Moreover, if humans are so naturally good then how could society (a sum of humans in Rousseau’s theory) be so corrupting and bad? Rousseau’s assertion that throughout the course of human history, development has ‘improved human understanding, while at the same time depraving the species, and making man wicked by making him sociable’ is unfounded because it does not take into account the positive aspects of co-operation within a society. These aspects are identified by Hobbes, who bemoans the absence of industry, farming, navigation, building, knowledge and arts in the ‘State of Nature’ because nobody can trust anyone else . This is much more logical than Rousseau’s theory that society has a bad influence by installing the notions of virtue and vice into the human mind, which eventually corrupts all and enslaves them within society.
Rousseau has been accused of ‘armchair anthropology’, as there is little evidence to support his ‘State of Nature’, and even doubt about the reasoning through which he arrives at such a peaceful conclusion. If Rousseau’s ‘natural man’ is compared to an animal, because ‘he’ exhibits no language, understanding of ‘himself’ or beliefs, then it would be expected that animals would be living together peacefully as they have not been subjected to the ‘corruption of society’. However evidence would show that the opposite is true, and that in a ‘State of Nature’ animals are very territorial and very aggressive towards each other – a situation resembling Hobbes’ theory far more than that of Rousseau. It is therefore incredibly naïve to expect that ‘natural men’ would live peacefully with each other and far more likely that they would be concerned with self-preservation and taking advantage of others to benefit themselves.

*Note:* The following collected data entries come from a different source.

## config.mk

```make
export PLATFORM = sky130hd
export DESIGN_NAME = hazard_controller
export DESIGN_NICKNAME = d
export VERILOG_FILES = /design/src/rtl/hazard_controller.sv
export SDC_FILE = /design/constraint.sdc
export NUM_CORES = 1
export LEC_CHECK = 0
export ABC_CLOCK_PERIOD_IN_PS = 2800
export BUFFER_PORTS_ARGS = -buffer_cell sky130_fd_sc_hd__clkbuf_2
export CAP_MARGIN = 20
export CORE_MARGIN = 4
export CORE_UTILIZATION = 45
export DETAILED_ROUTE_END_ITERATION = 8
export PLACE_DENSITY = 0.68
export RECOVER_POWER = 100
export SYNTH_ARGS = -nofsm -noshare
export SYNTH_HDL_FRONTEND = slang
export SYNTH_SLANG_ARGS = --single-unit
```

## constraint.sdc

```tcl
create_clock -name clk -period 2.8 [get_ports clk]
set_input_delay 0.14 -clock clk [delete_from_list [all_inputs] [get_ports clk]]
set_output_delay 0.14 -clock clk [all_outputs]
set_load 0.02 [all_outputs]
```

## src/rtl/hazard_controller.sv

```systemverilog
// Hazard sequencing for the 5-stage core: load-use stall, MUL/DIV freeze with
// a watchdog, and taken-branch flush. All control outputs are combinational.
module hazard_controller #(
  parameter int MDU_TIMEOUT = 64,
  parameter int CNT_WIDTH   = 16
) (
  input  logic                 clk,
  input  logic                 rst_n,
  input  logic [4:0]           id_rs1_addr,
  input  logic [4:0]           id_rs2_addr,
  input  logic                 id_uses_rs1,
  input  logic                 id_uses_rs2,
  input  logic                 ex_mem_read,
  input  logic [4:0]           ex_rd_addr,
  input  logic                 ex_mdu_op,
  input  logic                 ex_branch_taken,
  input  logic                 mdu_done,
  output logic                 mdu_start,
  output logic                 stall_if,
  output logic                 stall_id,
  output logic                 stall_ex,
  output logic                 bubble_ex,
  output logic                 flush_id,
  output logic                 mdu_timeout,
  output logic [CNT_WIDTH-1:0] stall_count
);
  localparam int TW = $clog2(MDU_TIMEOUT + 1);

  typedef enum logic [1:0] {RUN, LOAD_STALL, MDU_WAIT} state_t;

  state_t               state_q, state_d;
  logic [TW-1:0]        timer_q, timer_d;
  logic                 timeout_q, timeout_set;
  logic [CNT_WIDTH-1:0] cnt_q;
  logic                 load_use;
  logic                 start_c, sif_c, sid_c, sex_c, bub_c, flush_c;

  // x0 is hardwired zero, so a load targeting it never creates a dependency
  assign load_use = ex_mem_read && (ex_rd_addr != 5'd0) &&
                    ((id_uses_rs1 && (id_rs1_addr == ex_rd_addr)) ||
                     (id_uses_rs2 && (id_rs2_addr == ex_rd_addr)));

  always_comb begin
    state_d     = state_q;
    timer_d     = timer_q;
    timeout_set = 1'b0;
    start_c     = 1'b0;
    sif_c       = 1'b0;
    sid_c       = 1'b0;
    sex_c       = 1'b0;
    bub_c       = 1'b0;
    flush_c     = 1'b0;
    case (state_q)
      RUN: begin
        if (ex_mdu_op) begin
          start_c = 1'b1;
          sif_c   = 1'b1;
          sid_c   = 1'b1;
          sex_c   = 1'b1;
          timer_d = '0;
          state_d = MDU_WAIT;
        end else if (ex_branch_taken) begin
          flush_c = 1'b1;
          bub_c   = 1'b1;
        end else if (load_use) begin
          sif_c   = 1'b1;
          sid_c   = 1'b1;
          bub_c   = 1'b1;
          state_d = LOAD_STALL;
        end
      end
      LOAD_STALL: state_d = RUN;
      MDU_WAIT: begin
        timer_d = timer_q + 1'b1;
        if (mdu_done) begin
          state_d = RUN;
        end else if (timer_q == TW'(MDU_TIMEOUT - 1)) begin
          // forced release: let EX advance with whatever it holds and flag it
          state_d     = RUN;
          timeout_set = 1'b1;
        end else begin
          sif_c = 1'b1;
          sid_c = 1'b1;
          sex_c = 1'b1;
        end
      end
      default: state_d = RUN;
    endcase
  end

  always_ff @(posedge clk or negedge rst_n) begin
    if (!rst_n) begin
      state_q   <= RUN;
      timer_q   <= '0;
      timeout_q <= 1'b0;
      cnt_q     <= '0;
    end else begin
      state_q <= state_d;
      timer_q <= timer_d;
      if (timeout_set) timeout_q <= 1'b1;
      if (sif_c && (cnt_q != {CNT_WIDTH{1'b1}})) cnt_q <= cnt_q + 1'b1;
    end
  end

  // Gate with rst_n so outputs fall immediately, even with live EX inputs
  assign mdu_start   = rst_n & start_c;
  assign stall_if    = rst_n & sif_c;
  assign stall_id    = rst_n & sid_c;
  assign stall_ex    = rst_n & sex_c;
  assign bubble_ex   = rst_n & bub_c;
  assign flush_id    = rst_n & flush_c;
  assign mdu_timeout = timeout_q;
  assign stall_count = cnt_q;
endmodule

```

==> results.md <==
- The run finished with clean final reports.
- The worst pin sits at a relative slew slack of 65.4%.
- The growth of design area from synthesis to finish is 17.4%.
- The filler-free cell count of the finished design is 244.
- Summing all non-filler instances in the final layout gives an area of 1790 sq um.
- The number of global-route vias before repair was 1319.
- CTS built an H-tree with a depth of 1.
- The weighted congestion at the end of routability-driven global placement is 0.834.
- The per-cell routed wire length is 13.9 um.
- The data required time at the worst endpoint is 2.66 ns.
- The worst IR drop on VDD is 0.220 mV.
- The number of standard-cell rows in the floorplan is 20.
- During placement, the flow inserted port buffers numbering 45.
- The initial cell density of the core is 48.3%.
- The die covers 4380 sq um.
- The Yosys step of the flow raised 0 warnings.
- The number of nets in the synthesized netlist is 177.
- Among all cell types in the netlist, the one instantiated most often is dfrtp_1.
- TritonCTS built the clock tree.
- The sum of internal, switching and leakage power is 1.03 mW.
- The count of clock tree sinks is 26.
- The share of synthesized flip-flops with an asynchronous set or reset is 100%.
- After clock tree synthesis, the repair step resized 0 gates.
- The insertion delay to the later sink of the worst-skew pair is 0.32 ns.
- The total routing usage reported by global routing is 17.2%.
- Pin placement for this block handled 46 I/O pins.
- The worst-case clock skew is 0.00118 ns.
- The classification of the worst-slack hold path is in2reg.
- The endpoint type of the worst setup path is an output port.
- The number of nets with antenna violations after detailed routing is 0.
- Setup repair after global routing left no endpoint under its margin.
- The tree is rooted in a clkbuf_4.
- STA classifies the critical path startpoint as a register.
- The leading register cell type out of synthesis is dfrtp_1.
- 0 antenna diodes ended up in the layout.
- The synthesis-stage register bit count is 26.
- The DRC marker count from the first detailed-route iteration is 72.
- Sorting the synthesized cells by how often they occur yields dfrtp_1 (26), xnor2_1 (23), and3_1 (16), nand2_1 (13), nand3_2 (9).
- Of all cell types, the one taking the most synthesized area is dfrtp_1.
- At the worst endpoint, the arrival time is 2.20 ns.
- Clock tree synthesis inserted a total of 3 buffers.
- The number of slew-limit violations in the final report is 0.
- The count of distinct cell types in the synthesized netlist is 33.
- The number of post-CTS setup repair buffers is 0.
- After clock tree synthesis, the clock-pin slew on the worst setup and hold paths is 0.14 ns.
- The final hold violation count is 0.
- Hold timing on the final database bottoms out at a slack of 0.00737 ns.
- Ranked by total cell area, the synthesized netlist is headed by dfrtp_1 (43%), xnor2_1 (13%), and3_1 (6.6%).
- The final wirelength is 3400 um.
- The worst path in the final design needs a cycle of 2.34 ns, including I/O delays and setup.
- Sequential elements use 42.7% of the synthesized area.
- In the synthesized netlist, the number of instances is 152.
- The cell count after placement is 239.
- The setup TNS after final layout is 0 ns.
- The HPWL reported at the end of detailed placement is 2700 um.
- The first detailed-routing pass took 4 iterations.
- The die is 66.2 um tall.
- The initial antenna violation count is 0.
- At the pin with the least slew margin, the transition time is 0.518 ns.
- The setup-violating endpoint count in the final report is 0.
- The synthesized design devotes to its leading area cell type 42.7% of total area.
- The synthesized area per cell is 10.0 sq um.
- The total cell area at the placement stage is 1790 sq um.
- Of the available clock period, the critical path in the final layout requires 83.6%.
- The number of design rule violations left after detail routing is 0.
- The tool flagged a number of max-cap violations equal to 0.
- The total overflow left after global routing is 0.
- The net count of the finished layout is 226.
- The maximum number of buffers from clock root to sink is 2.
- The via count is 1311.
- The fraction of layout instances using a drive strength above 1 is 18.0%.
- The biggest fanout along the worst timing path is 16.
- The analysis attributes to cell leakage a power of 0.819 nW.
- The width of the die is 66.2 um.
- The power per unit of standard cell area is 575 nW/um^2.
- The largest net degree at the start of global routing is 30.
- After detailed routing, the number of vias per cell comes to 5.37.
- The hold-fix buffer count after cts is 1.
- The netlist area before placement is 1520 sq um.
- The top achievable clock speed is 427 MHz.
- The global-route wire length before repair is 5870 um.
- The critical path class is reg2out.
- Counting the fill cells in the layout gives 317.
- The synthesized design contains 0 enable-type register cells.
- The core region is 3150 sq um.
## path summary, 6_finish.rpt
kind / from / end / slack [ns] / cells after the start
min in group asynchronous: rst_n / timer_q[4]$_DFFE_PN0P_ / 0.40 / 3
setup / recovery: timer_q[0]$_DFFE_PN0P_ / stall_id / 0.46 / 7
setup reg to reg: stall_count[6]$_DFFE_PN0P_ / stall_count[10]$_DFFE_PN0P_ / 0.67 / 7
hold / removal: ex_mdu_op / state_q[0]$_DFFE_PN0P_ / 0.007 / 2
max in group asynchronous: rst_n / stall_count[10]$_DFFE_PN0P_ / 2.14 / 3
hold reg to reg: mdu_timeout$_DFFE_PN0P_ / mdu_timeout$_DFFE_PN0P_ / 0.47 / 1
## sequential cells by signal, indices dropped and copies added (netlist names)
name,cells
mdu_timeout,1
timer_q,7
state_q,2
stall_count,16
## per-stage QoR
| stage | util (%) | setup WS [ns] |
|---|---|---|
| final | 56.7 | 0.459 |
| after global routing | 56.7 | 0.258 |
| after CTS | 58.2 | 0.451 |
| after detailed placement | 56.7 | 0.750 |
| after global placement | 56.7 | 0.789 |
| after floorplan | - | 0.796 |
## cell type report
class,instances,area [sq um],share of cell area (%)
clock buffer,4,36.3,2.03
multi-input combinational,118,812,45.4
timing repair buffer,48,219,12.2
inverter,4,15.0,0.840
sequential,26,651,36.4
tap,44,55.1,3.08
## per-layer routing
layer  track usage, %  routed length [um]  vias to the layer above
met2             27.9                1600                       46
li1                 -                   -                      635
met4             7.61                  72                        0
met1             23.0                1570                      623
met5                0                   0                        -
met3             2.04                 165                        7
## cells in the final DEF, fill, tap and decap left out, drive strengths merged
cell and instances:
clkbuf 50, dfrtp 26, xnor2 23, and3 16
nand3 15, nand2 13, o21ai 7, nor2 6
nand4 5, inv 4, mux2i 4, nor3 3
nand2b 3, a21oi 3, and2 3, or4 2
ha 2, mux2 2, nor4bb 1, o22ai 1
o21a 1, o311ai 1, a31o 1, nor4b 1
nor2b 1, o21bai 1, a21o 1, and4 1
a22o 1, dlygate4sd3 1, buf 1
## where the power goes
group	switching, mW	internal [mW]
sequential	0.0805	0.438
clock	0.115	0.0796
combinational	0.187	0.128
## cell families (layout without fill, tap and decap cells)
group                      count (synthesis)  in the layout  share of synthesized area [%]
and+or+nand+nor                           70             70                           27.9
DFF                                       26             26                           42.7
xor gates and xnor gates                  23             23                           13.2
AOI/OAI and AO/OA                         17             17                           7.48
buffers and inverters                      8             56                           2.96
muxes                                      6              6                           4.11
adders and majority gates                  2              2                           1.64
## worst max-delay path: stages (launching register included)
cell      delay [ns]
dfrtp_1         0.42
ha_1            0.22
nand2_1         0.08
o311ai_0        0.32
a21oi_1         0.16
a31o_4          0.31
and2_1          0.19
clkbuf_1        0.17
(Power assumes the default switching activity.)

Although both theories definitely have their flaws, Hobbes being very cynical in his view of human nature and Rousseau being very naïve, it is obvious that Rousseau has created an idealistic ‘State of Nature’ which is not only impractical in its creation, but also clearly unfounded in its belief that humans are naturally peaceful beings, and it is society which corrupts them. Hobbes’ rather violent and potentially cynical ‘State of Nature’ and his analysis of human nature as a whole is therefore much more realistic. The violent nature of his theory is more evident in the examples of ‘natural states’ we see today, whether they are in the animal kingdom or in turbulent international relations.
Barash, David. Ideas of Human Nature: from the Bhagavad Gita to Sociobiology, Prentice Hall, New Jersey, 1998.
Hobbes, Thomas. Leviathan: introduction by A. D. Lindsay, J. M. Dent, London, 1934.
Manicas, Peter T. The Death of the State, Capricorn Books, New York, 1974.
Rousseau, Jean-Jacques. A Discourse on the Origins of Inequality: with introduction and notes by Maurice Cranston, Penguin Books, Harmondsworth, 1984.
Trigg, Roger. Ideas of Human Nature, Blackwell, Oxford, 1988.